Avec son nouvel album A Mostly Quiet Life, W.C. Beck nous ouvre les portes d’un univers intime, façonné entre souvenirs et maturité. L’auteur-compositeur basé à Brooklyn y réunit des compositions écrites à Portland il y a plus d’une décennie et des reprises de Jerry Jeff Walker et John Prine, conçues durant la pandémie. L’ensemble prend des allures de capsule temporelle, où se croisent mémoire, amitiés et influences.
L’entrée en matière, « This Year », installe une énergie immédiate : guitare incisive, pulsation alt-country enlevée et cette voix de velours qui trouve appui dans des chœurs chaleureux. Un morceau qui respire l’optimisme et révèle l’artisanat soigné de Beck. La même dynamique anime « Girl on My Mind », morceau façonné comme un single intemporel, aux guitares tranchantes et à l’âme country assumée.

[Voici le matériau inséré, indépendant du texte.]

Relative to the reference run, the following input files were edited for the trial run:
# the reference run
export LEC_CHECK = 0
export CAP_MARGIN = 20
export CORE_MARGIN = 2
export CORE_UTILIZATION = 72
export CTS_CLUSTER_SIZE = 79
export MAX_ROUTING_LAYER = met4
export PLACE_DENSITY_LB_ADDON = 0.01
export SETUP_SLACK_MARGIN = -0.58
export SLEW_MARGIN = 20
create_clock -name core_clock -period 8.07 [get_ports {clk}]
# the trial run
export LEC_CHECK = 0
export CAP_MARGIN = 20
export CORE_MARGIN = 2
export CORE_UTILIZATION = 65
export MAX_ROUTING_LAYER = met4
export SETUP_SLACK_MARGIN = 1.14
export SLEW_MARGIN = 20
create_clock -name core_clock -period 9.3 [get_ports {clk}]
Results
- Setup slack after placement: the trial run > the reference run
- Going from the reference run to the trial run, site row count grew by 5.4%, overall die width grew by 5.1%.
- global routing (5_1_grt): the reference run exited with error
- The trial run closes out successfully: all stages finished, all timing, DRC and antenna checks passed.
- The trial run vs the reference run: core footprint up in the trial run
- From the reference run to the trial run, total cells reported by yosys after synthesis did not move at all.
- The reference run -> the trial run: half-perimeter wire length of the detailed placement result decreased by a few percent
try-delta:
// sorting_system
module sorting_system(
    input wire clk,              
    input wire rst_n,            
    input wire btn_manual_1,     
    input wire btn_manual_2,     
    input wire sensor_out,
    output wire s0, s1,
    output wire s2, s3,
    output wire led_r, led_g, led_b,
    input wire ir_sensor,        
    output wire servo_pwm_1,     
    output wire servo_pwm_2,     
    output wire led_ir_status    
);
    wire [1:0] detected_color;  
    tcs3200_core_v3 #(
        .SAMPLE_TIME(2500)
    ) color_sensor_inst (
        .clk(clk), .rst_n(rst_n),
        .sensor_out(sensor_out),
        .s0(s0), .s1(s1), .s2(s2), .s3(s3),
        .color_id(detected_color),
        .led_r(led_r), .led_g(led_g), .led_b(led_b)
    );
    reg ir_s1, ir_s2;
    wire ir_edge;
    always @(posedge clk) begin
        if (rst_n) begin
            ir_s1 <= 1'b1;
            ir_s2 <= 1'b1;
        end else begin
            ir_s1 <= ir_sensor;
            ir_s2 <= ir_s1;
        end
    end
    assign ir_edge = (ir_s2 == 1'b1 && ir_s1 == 1'b0);
    assign led_ir_status = ~ir_s2;  
    reg trig_1, trig_2;
    always @(posedge clk) begin
        if (rst_n) begin
            trig_1 <= 0;
            trig_2 <= 0;
        end else begin
            trig_1 <= 0;
            trig_2 <= 0;
            if (ir_edge) begin
                if (detected_color == 2'd1) trig_1 <= 1;
                else if (detected_color == 2'd2) trig_2 <= 1;
            end
        end
    end
    servo_core #(
        .START_DELAY(26250),
        .HOLD_TIME(30000)
    ) servo_1_inst (
        .clk(clk), .rst_n(rst_n),
        .activate(trig_1 | btn_manual_1),
        .pwm_out(servo_pwm_1)
    );
    servo_core #(
        .START_DELAY(50000),
        .HOLD_TIME(30000)
    ) servo_2_inst (
        .clk(clk), .rst_n(rst_n),
        .activate(trig_2 | btn_manual_2),
        .pwm_out(servo_pwm_2)
    );
endmodule
==> flow/config.mk <==
export PLATFORM = sky130hd
export DESIGN_NAME = sorting_system
export DESIGN_NICKNAME = sorting_system
export VERILOG_FILES = /design/flow/design.v
export SDC_FILE = /design/flow/constraint.sdc
export NUM_CORES = 4
export LEC_CHECK = 0
export ABC_AREA = 1
export CAP_MARGIN = 20
export CELL_PAD_IN_SITES_GLOBAL_PLACEMENT = 0
export CORE_ASPECT_RATIO = 0.97
export CORE_MARGIN = 2
export CORE_UTILIZATION = 72
export HOLD_SLACK_MARGIN = 0.26
export MAX_ROUTING_LAYER = met5
export SETUP_SLACK_MARGIN = -0.24
export SLEW_MARGIN = 20
export TNS_END_PERCENT = 75
==> flow/constraint.sdc <==
create_clock -name core_clock -period 2.51 [get_ports {clk}]
set_input_delay 0.5020 -clock core_clock [delete_from_list [all_inputs] [get_ports {clk}]]
set_output_delay 0.5020 -clock core_clock [all_outputs]
set_load 0.01 [all_outputs]
run.sh (not shown) runs the stock make flow with config.mk's settings and CLKGATE_MAP_FILE=.
try-delta finished all stages; layout check result: FAIL, due to negative setup slack.
The following lists how try-ember was set up differently from try-delta:
- SETUP_SLACK_MARGIN: -0.24 -> unset
- CTS_CLUSTER_DIAMETER: unset -> 354
- HOLD_SLACK_MARGIN: 0.26 -> 0.29
- the clock period (ns, I/O delays scaled along): 2.51 -> 2.59
[summary]
try-ember: all stages done; final checks FAILED (negative setup slack). Diff try-delta..try-ember | critical path depth | unchanged. Sort try-ember and try-delta by combinational power asc -> top: try-ember. Relative to try-delta, least setup slack across all paths after layout has increased by 94 ps in try-ember.
### try-ember -> try-raven
- TNS_END_PERCENT now 5, was 75
- HOLD_SLACK_MARGIN no longer set, was 0.29
- MAX_ROUTING_LAYER no longer set, was met5
- CTS_CLUSTER_SIZE now 99, previously not set
- CELL_PAD_IN_SITES_GLOBAL_PLACEMENT no longer set, was 0
- CORE_ASPECT_RATIO no longer set, was 0.97
- CTS_CLUSTER_DIAMETER no longer set, was 354
- the clock period (ns, I/O delays scaled along) now 2.46, was 2.59
--- outcome ---
- The flow for try-raven finished, though final verification flagged negative setup slack.
- The run showing the greater power density over the cells is try-raven.
- Comparing try-ember against try-raven, there is no change at all in post-synthesis chip area from yosys.
- In try-raven the first-pass GRT wire length turned out about 1.3% lower than in try-ember.
- Changes observed in try-raven relative to try-ember: clock buffer instance count of the final layout down 2, wire length on met1 now smaller.
- There was hardly any difference in post-route cell area between try-raven and try-ember.
- Largest net degree at the start of global routing was lower in the run labelled try-ember.
- Comparing power in combinational cells for try-ember and try-raven, the smaller number came from try-ember.
- The final reports for try-raven and try-ember show via count of the first global-routing pass lower in the former.
- [try-raven vs try-ember] buffering stage count on the worst path with inverters included: lower in try-raven
Relative to try-raven, the following input files were edited for try-amber:
- a change of CORE_UTILIZATION from 72 to 40
- a deleted CTS_CLUSTER_SIZE that had been 99
- a deleted TNS_END_PERCENT that had been 5
- a deleted ABC_AREA that had been 1
- a change of the clock period (ns, I/O delays scaled along) from 2.46 to 8.0
==> comparison <==
Part of the total power dissipated in the clock network (lower): try-raven
Compared with try-raven, try-amber shows final cell count that has gone down by a little under 10%.
Multi-input combinational cell count: try-raven and try-amber compared, higher one is try-raven
try-amber: done, clean on timing, DRC and antenna
Between try-raven and try-amber, the flow reports wire length on met2 decreasing by more than 10%.
try-amber does better than try-raven on hold slack.
Total power for try-amber: about 70% down relative to try-raven
Looking only at row count, and setting everything else aside, the lower value of try-raven and try-amber goes to try-raven.

---

## run 1
Starting RTL as in the previous note.
clock: 2.81 ns
lec_check: 0
abc_area: 1
cap_margin: 0
core_margin: 2
core_utilization: 72
cts_cluster_diameter: 394
slew_margin: 20
The flow completed for run 1, but it is not clean: the layout still shows negative setup slack.
### run 1 -> run 2
Settings: setting HOLD_SLACK_MARGIN to 0.3 for the first time; changing the clock period (ns, I/O delays scaled along) from 2.81 to 2.61.
### Flow results
The final report for run 2 shows a completed flow and a layout that fails verification, specifically negative setup slack. Run 2 has worst hold slack below what run 1 had. Run 1 -> run 2: number of non-clock inverters decreased slightly. Run 2 ends up with a final instance area that is 480 µm² higher than in run 1. Comparing run 2 and run 1, the lower relative contribution of the clock network to total power was measured on run 1. Between run 2 and run 1, the placed wire-length estimate after detailed placement is higher for run 2. Lower total routed wirelength was reported by run 1, not run 2. Run 2 vs run 1 — maximum frequency from static timing analysis dropped 2.7%. Changes observed in run 2 relative to run 1: number of instances in the placed design up 30, power went up by about 12%. Sort run 2 and run 1 by count of fill cells added during filler insertion asc -> top: run 2. Sequential share of layout area for run 2: 0.55 points down relative to run 1.
Power is estimated from default activity; no workload was simulated.
Setup of run 1:
## arbiter_puf
module arbiter_puf #(parameter challenge_size = 8, response_width = 24)
					(input logic [challenge_size-1 : 0] challenge,
					input logic clk, reset,
					output logic [response_width-1 : 0] response);
For scale: about 14000 cells after synthesis, about 3800 flip-flops, ~34 I/O pins.
Settings: LEC_CHECK=0, CAP_MARGIN=35, CELL_PAD_IN_SITES_DETAIL_PLACEMENT=0, CELL_PAD_IN_SITES_GLOBAL_PLACEMENT=2, CORE_MARGIN=5, CORE_UTILIZATION=46, CTS_CLUSTER_SIZE=100, GPL_ROUTABILITY_DRIVEN=0, GPL_TIMING_DRIVEN=1, HOLD_SLACK_MARGIN=0.06, MAX_ROUTING_LAYER=met4, MIN_ROUTING_LAYER=met1, PLACE_DENSITY_LB_ADDON=0.01, SLEW_MARGIN=10; clock period 6.32 ns.
run.sh (not shown) runs the stock make flow with config.mk's settings and CLKGATE_MAP_FILE=.
[inputs] run 2 vs run 1
Settings: a change of CTS_CLUSTER_SIZE from 100 to 58; a change of CORE_MARGIN from 5 to 2; a change of MAX_ROUTING_LAYER from met4 to met5; a change of CORE_UTILIZATION from 46 to 71; a deleted GPL_ROUTABILITY_DRIVEN that had been 0; a deleted PLACE_DENSITY_LB_ADDON that had been 0.01; a change of CELL_PAD_IN_SITES_GLOBAL_PLACEMENT from 2 to 0; an added ABC_AREA of 0; a change of SLEW_MARGIN from 10 to 20; a deleted HOLD_SLACK_MARGIN that had been 0.06; a change of the clock period (ns, I/O delays scaled along) from 6.32 to 5.07.
Notes after the runs:
Having completed the whole flow, run 2 delivered a layout that passed the timing, DRC and antenna checks. On count of non-filler cells in the finished layout, the lower figure sits with run 2, not run 1. Measured against run 2, the total power of run 1 comes out at 0.839 times the reference value. Diff run 1 -> run 2 | part of the total power dissipated in the clock network | decrease of 2.2 points. The run showing the smaller worst endpoint data arrival time is run 2. Against run 1, run 2 comes in about 1.8% lower on final design area excluding fillers. Compared with run 1, in run 2 global-route usage grew by 7.4 points; sequential share of layout area grew by 0.87 points. Comparing run 1 and run 2, the higher wire length is on run 1. Going from run 1 to run 2, the final-layout clock-cell area share was found to have gone down by 0.60 points. Looking at area added between synthesis and finish, run 2 sits below run 1. Vias per cell in run 2 is about 13% above run 1.
Input changes introduced in run 3 (baseline for comparison: run 2):
Settings: CORE_MARGIN now 5, was 2; CORE_UTILIZATION now 69, was 71; SETUP_SLACK_MARGIN now -0.25, previously not set; ABC_AREA now 1, was 0; the clock period (ns, I/O delays scaled along) now 5.82, was 5.07.
==> comparison <==
Cmp run 3 and run 2 / number of placement rows / higher: run 3. Higher routed length per instance among run 3 and run 2: run 3. Changes observed in run 3 relative to run 2: die area has increased, average cell area after synthesis has decreased.
Setup changes, run 3 to run 4
Settings: swapping 58 for 70 in CTS_CLUSTER_SIZE; swapping 35 for 15 in CAP_MARGIN; swapping -0.25 for 0.67 in SETUP_SLACK_MARGIN; swapping 69 for 72 in CORE_UTILIZATION; putting PLACE_DENSITY_LB_ADDON at 0.0 where nothing was set; clearing ABC_AREA, which used to be 1; swapping 5 for 2 in CORE_MARGIN; swapping 5.82 for 2.26 in the clock period (ns, I/O delays scaled along).
--- outcome ---
| power | run 4 vs run 3 | worse |. Summary of run 4 over run 3: relative max-transition margin moved up, static leakage down about 0.5%, floorplan row count lower, count of non-CTS buffers in the layout saw an increase. Diff run 3 -> run 4: register fraction of the total cell area decreased 0.15 points; finished layout cell area now larger. Net load switching power: run 4 vs run 3 up 17000 uW.

---

## job 2503
arbiter_puf again, from the RTL that the note above started with.
clock: 2.2 ns
lec_check: 0
abc_area: 1
cap_margin: 20
core_aspect_ratio: 1.43
core_margin: 2
core_utilization: 72
cts_cluster_size: 11
place_density: 0.39
setup_slack_margin: 0.64
slew_margin: 40
tns_end_percent: 10
Here is what was changed in the inputs of job 804 compared with job 2503.
==> flow/config.mk <==
export PLATFORM = sky130hd
export DESIGN_NAME = arbiter_puf
export DESIGN_NICKNAME = arbiter_puf
export VERILOG_FILES = /design/flow/design.v
export SDC_FILE = /design/flow/constraint.sdc
export NUM_CORES = 4
export LEC_CHECK = 0
export CAP_MARGIN = 20
export CORE_MARGIN = 2
export CORE_UTILIZATION = 68
export SLEW_MARGIN = 20
==> flow/constraint.sdc <==
create_clock -name core_clock -period 8.86 [get_ports {clk}]
set_input_delay 1.7720 -clock core_clock [delete_from_list [all_inputs] [get_ports {clk}]]
set_output_delay 1.7720 -clock core_clock [all_outputs]
set_load 0.01 [all_outputs]
Looking at proportion of final cell area spent on non-clock buffers, job 804 sits below job 2503. When job 804 is set beside job 2503, its met3 layer usage reported by global route turns out to be 0.85 points smaller. [compare] base=job 2503 new=job 804: power density of the placed cells decreased by about 70% relative to the old numbers, power decreased by 98,000 uW relative to the old numbers, final core utilization decreased by 3.6 points relative to the old numbers. From job 2503 to job 804 the numbers moved as follows: sequential share of layout area went down by 0.28 points, total area of multi-input combinational cells was more or less identical.
The inputs of job 9994 differ from those of job 804 as listed below.
diff --git a/flow/config.mk b/flow/config.mk
--- a/flow/config.mk
+++ b/flow/config.mk
@@ -7,0 +8 @@
+export ABC_AREA = 1
@@ -10 +11,2 @@
-export CORE_UTILIZATION = 68
+export CORE_UTILIZATION = 72
+export CTS_CLUSTER_DIAMETER = 227
==> flow/constraint.sdc <==
create_clock -name core_clock -period 2.15 [get_ports {clk}]
set_input_delay 0.4300 -clock core_clock [delete_from_list [all_inputs] [get_ports {clk}]]
set_output_delay 0.4300 -clock core_clock [all_outputs]
set_load 0.01 [all_outputs]
--- outcome ---
Setup WNS job 804 -> job 9994: worse. Run comparison: job 9994 slowest stage cell on the critical path sky130_fd_sc_hd__dfrtp_1; job 804 slowest stage cell on the critical path sky130_fd_sc_hd__clkdlybuf4s50_1. Comparing job 804 and job 9994, the higher height of the die is on job 804. Job 9994 against job 804: finished layout cell area went up, utilization after layout picked up an extra 4.7 points, number of buffers other than clock buffers in the final layout moved up. For job 804, the path type of the worst min-delay path was reg2reg, unlike job 9994, where it was in2reg.
## Diff of input files: job 2541 against job 9994
diff --git a/flow/config.mk b/flow/config.mk
--- a/flow/config.mk
+++ b/flow/config.mk
@@ -8 +7,0 @@
-export ABC_AREA = 1
@@ -9,0 +9 @@
+export CORE_ASPECT_RATIO = 0.72
@@ -12 +12,4 @@
-export CTS_CLUSTER_DIAMETER = 227
+export CTS_CLUSTER_SIZE = 57
+export HOLD_SLACK_MARGIN = 0.29
+export PLACE_DENSITY_LB_ADDON = 0.0
+export SETUP_SLACK_MARGIN = 0.62
==> comparison <==
Between job 9994 and job 2541, the area growth from synthesis to layout figures differ only marginally. Looking at highest layer used for signal routing, the met4 result is from job 2541; the met5 one comes from job 9994. | core utilization before placement | job 9994 vs job 2541 | ≈ equal |. In the flow results for job 2541 and job 9994, the total core area is smaller on job 2541. NOTE number of non-clock buffers in the layout job 9994->job 2541 increased by more than 10%. In job 2541, the worst-margin pin slew came out 0.0055 ns above the value in job 9994. Going from job 9994 to job 2541, the multi-input combinational area share was found to have gone up by 0.24 points.
## Diff of input files: job 615 against job 2541
diff --git a/flow/config.mk b/flow/config.mk
--- a/flow/config.mk
+++ b/flow/config.mk
@@ -14 +14 @@
-export PLACE_DENSITY_LB_ADDON = 0.0
+export PLACE_DENSITY_LB_ADDON = 0.05
@@ -16 +16 @@
-export SLEW_MARGIN = 20
+export SLEW_MARGIN = 0
--- outcome ---
Between job 615 and job 2541, the areal power density over the cells figures differ only marginally.
In the flow results for job 2541 and job 615, the routed wire length is smaller on job 2541.
As far as sum of internal, switching and leakage power is concerned, job 615 and job 2541 perform about the same.
Job 615 vs job 2541 — count of filler cells inserted in the layout dropped about 1.5%.
For clock latency of the later-clocked register in the worst-skew pair, job 2541 and job 615 come out practically identical.
On total core area, job 2541 tracks job 615 almost exactly.
Relative to job 2541, worst setup slack decreased by 0.12 ns in job 615.
Job 615 against job 2541: share of the cycle needed by the critical path after routing +5.4 points; final non-filler cell area held steady.
Power is estimated from default activity; no workload was simulated.
## run A
==> flow/design.v <==
module datapath (
    part,
    clock,
    value,
    positive,
    reset,
    counter,
    result
);
    input part;
    input clock;
    input [15:0] value;
    input positive;
    input reset;
    output [15:0] counter;
    output [15:0] result;
    wire [15:0] _65 = 16'b0000000000000000;
    wire [15:0] _64 = 16'b0000000000000000;
    wire _102;
    wire _100;
    wire _101;
    wire _103;
    wire [15:0] _104;
    wire _96;
    wire _92;
    wire _93;
    wire _90;
    wire _91;
    wire _94;
    wire _95;
    wire _97;
    wire [15:0] _98;
    wire _86;
    wire _84;
    wire _81;
    wire _82;
    wire _79;
    wire _80;
    wire _83;
    wire _85;
    wire _87;
    wire [15:0] _88;
    wire [41:0] _73 = 42'b000000000000000000000010100011110101110001;
    wire [25:0] _71 = 26'b00000000000000000000000000;
    wire [41:0] _72;
    wire [83:0] _74;
    wire [57:0] _75;
    wire [25:0] _70 = 26'b00000000000000000000000000;
    wire [83:0] _76;
    wire [15:0] _77;
    wire [15:0] _78;
    wire [15:0] _89;
    wire [15:0] _99;
    wire [15:0] _105;
    wire [15:0] _67 = 16'b0000000000000001;
    wire [15:0] _68;
    wire [15:0] _62 = 16'b0000000000000000;
    wire [15:0] _58 = 16'b0000000001100100;
    wire [41:0] _53 = 42'b000000000000000000000010100011110101110001;
    wire [25:0] _51 = 26'b00000000000000000000000000;
    wire [41:0] _52;
    wire [83:0] _54;
    wire [57:0] _55;
    wire [25:0] _50 = 26'b00000000000000000000000000;
    wire [83:0] _56;
    wire [15:0] _57;
    wire [31:0] _59;
    wire [15:0] _60;
    wire [15:0] _48 = 16'b0000000000110010;
    wire [15:0] _44 = 16'b0000000001100100;
    wire [41:0] _39 = 42'b000000000000000000000010100011110101110001;
    wire [25:0] _37 = 26'b00000000000000000000000000;
    wire [41:0] _38;
    wire [83:0] _40;
    wire [57:0] _41;
    wire [25:0] _36 = 26'b00000000000000000000000000;
    wire [83:0] _42;
    wire [15:0] _43;
    wire [31:0] _45;
    wire [15:0] _46;
    wire [15:0] _34;
    wire [15:0] _29 = 16'b0000000001100100;
    wire [41:0] _24 = 42'b000000000000000000000010100011110101110001;
    wire [25:0] _22 = 26'b00000000000000000000000000;
    wire [41:0] _23;
    wire [83:0] _25;
    wire [57:0] _26;
    wire [25:0] _21 = 26'b00000000000000000000000000;
    wire [83:0] _27;
    wire [15:0] _28;
    wire [31:0] _30;
    wire [15:0] _31;
    wire [15:0] _32;
    wire [15:0] _19 = 16'b0000000001100100;
    wire [15:0] _20;
    wire [15:0] _33;
    wire [15:0] _35;
    wire [15:0] _47;
    wire [15:0] _49;
    wire [15:0] _61;
    wire _63;
    wire [15:0] _69;
    wire _2;
    wire [15:0] _106;
    wire [15:0] _107;
    wire [15:0] _3;
    reg [15:0] _66;
    wire vdd = 1'b1;
    wire [15:0] _16 = 16'b0000000000000000;
    wire [15:0] _15 = 16'b0000000000000000;
    wire _6;
    wire [15:0] _137 = 16'b0000000000110010;
    wire [15:0] _133 = 16'b0000000001100100;
    wire [41:0] _128 = 42'b000000000000000000000010100011110101110001;
    wire [25:0] _126 = 26'b00000000000000000000000000;
    wire [41:0] _127;
    wire [83:0] _129;
    wire [57:0] _130;
    wire [25:0] _125 = 26'b00000000000000000000000000;
    wire [83:0] _131;
    wire [15:0] _132;
    wire [31:0] _134;
    wire [15:0] _135;
    wire [15:0] _123;
    wire [15:0] _118 = 16'b0000000001100100;
    wire [41:0] _113 = 42'b000000000000000000000010100011110101110001;
    wire [25:0] _111 = 26'b00000000000000000000000000;
    wire [41:0] _112;
    wire [83:0] _114;
    wire [57:0] _115;
    wire [25:0] _110 = 26'b00000000000000000000000000;
    wire [83:0] _116;
    wire [15:0] _117;
    wire [31:0] _119;
    wire [15:0] _120;
    wire [15:0] _8;
    wire [15:0] _121;
    wire [15:0] _108 = 16'b0000000001100100;
    wire [15:0] _109;
    wire [15:0] _122;
    wire _10;
    wire [15:0] _124;
    wire [15:0] _136;
    wire _12;
    wire [15:0] _138;
    wire [15:0] _13;
    reg [15:0] _18;
    assign _102 = _49 == _62;
    assign _100 = _18 == _62;
    assign _101 = ~ _100;
    assign _103 = _101 & _102;
    assign _104 = _103 ? _67 : _62;
    assign _96 = _49 < _18;
    assign _92 = _49 == _62;
    assign _93 = ~ _92;
    assign _90 = _18 == _62;
    assign _91 = ~ _90;
    assign _94 = _91 & _93;
    assign _95 = _94 & _10;
    assign _97 = _95 & _96;
    assign _98 = _97 ? _67 : _62;
    assign _86 = _18 < _49;
    assign _84 = ~ _10;
    assign _81 = _49 == _62;
    assign _82 = ~ _81;
    assign _79 = _18 == _62;
    assign _80 = ~ _79;
    assign _83 = _80 & _82;
    assign _85 = _83 & _84;
    assign _87 = _85 & _86;
    assign _88 = _87 ? _67 : _62;
    assign _72 = { _71, _8 };
    assign _74 = _72 * _73;
    assign _75 = _74[83:26];
    assign _76 = { _70, _75 };
    assign _77 = _76[15:0];
    assign _78 = _66 + _77;
    assign _89 = _78 + _88;
    assign _99 = _89 + _98;
    assign _105 = _99 + _104;
    assign _68 = _66 + _67;
    assign _52 = { _51, _49 };
    assign _54 = _52 * _53;
    assign _55 = _54[83:26];
    assign _56 = { _50, _55 };
    assign _57 = _56[15:0];
    assign _59 = _57 * _58;
    assign _60 = _59[15:0];
    assign _38 = { _37, _35 };
    assign _40 = _38 * _39;
    assign _41 = _40[83:26];
    assign _42 = { _36, _41 };
    assign _43 = _42[15:0];
    assign _45 = _43 * _44;
    assign _46 = _45[15:0];
    assign _34 = _18 + _32;
    assign _23 = { _22, _8 };
    assign _25 = _23 * _24;
    assign _26 = _25[83:26];
    assign _27 = { _21, _26 };
    assign _28 = _27[15:0];
    assign _30 = _28 * _29;
    assign _31 = _30[15:0];
    assign _32 = _8 - _31;
    assign _20 = _18 + _19;
    assign _33 = _20 - _32;
    assign _35 = _10 ? _34 : _33;
    assign _47 = _35 - _46;
    assign _49 = _12 ? _48 : _47;
    assign _61 = _49 - _60;
    assign _63 = _61 == _62;
    assign _69 = _63 ? _68 : _66;
    assign _2 = part;
    assign _106 = _2 ? _105 : _69;
    assign _107 = _12 ? _62 : _106;
    assign _3 = _107;
    always @(posedge _6) begin
        _66 <= _3;
    end
    assign _6 = clock;
    assign _127 = { _126, _124 };
    assign _129 = _127 * _128;
    assign _130 = _129[83:26];
    assign _131 = { _125, _130 };
    assign _132 = _131[15:0];
    assign _134 = _132 * _133;
    assign _135 = _134[15:0];
    assign _123 = _18 + _121;
    assign _112 = { _111, _8 };
    assign _114 = _112 * _113;
    assign _115 = _114[83:26];
    assign _116 = { _110, _115 };
    assign _117 = _116[15:0];
    assign _119 = _117 * _118;
    assign _120 = _119[15:0];
    assign _8 = value;
    assign _121 = _8 - _120;
    assign _109 = _18 + _108;
    assign _122 = _109 - _121;
    assign _10 = positive;
    assign _124 = _10 ? _123 : _122;
    assign _136 = _124 - _135;
    assign _12 = reset;
    assign _138 = _12 ? _137 : _136;
    assign _13 = _138;
    always @(posedge _6) begin
        _18 <= _13;
    end
    assign counter = _18;
    assign result = _66;
endmodule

L’album déploie ensuite une facette plus contemplative. « Every Drop of Water » ralentit le tempo et livre une guitare acoustique délicate, portée par une voix fragile et pleine de charme. On y sent la mélancolie des fins d’été, douce et persistante. Avec « Prairie Town », Beck poursuit dans cette veine, offrant une ballade lancinante où les harmonies féminines enrichissent la texture sonore, tandis qu’un solo de guitare d’une grande finesse vient sceller l’émotion.
Enfin, « Blue Umbrella » ferme le disque avec une légèreté aérienne. Les arrangements subtils et les chœurs apaisés offrent une sortie en douceur, comme une respiration suspendue.
Ce disque, tout en nuances, illustre la capacité de Beck à relier ses racines et son présent, dans un geste à la fois personnel et universel.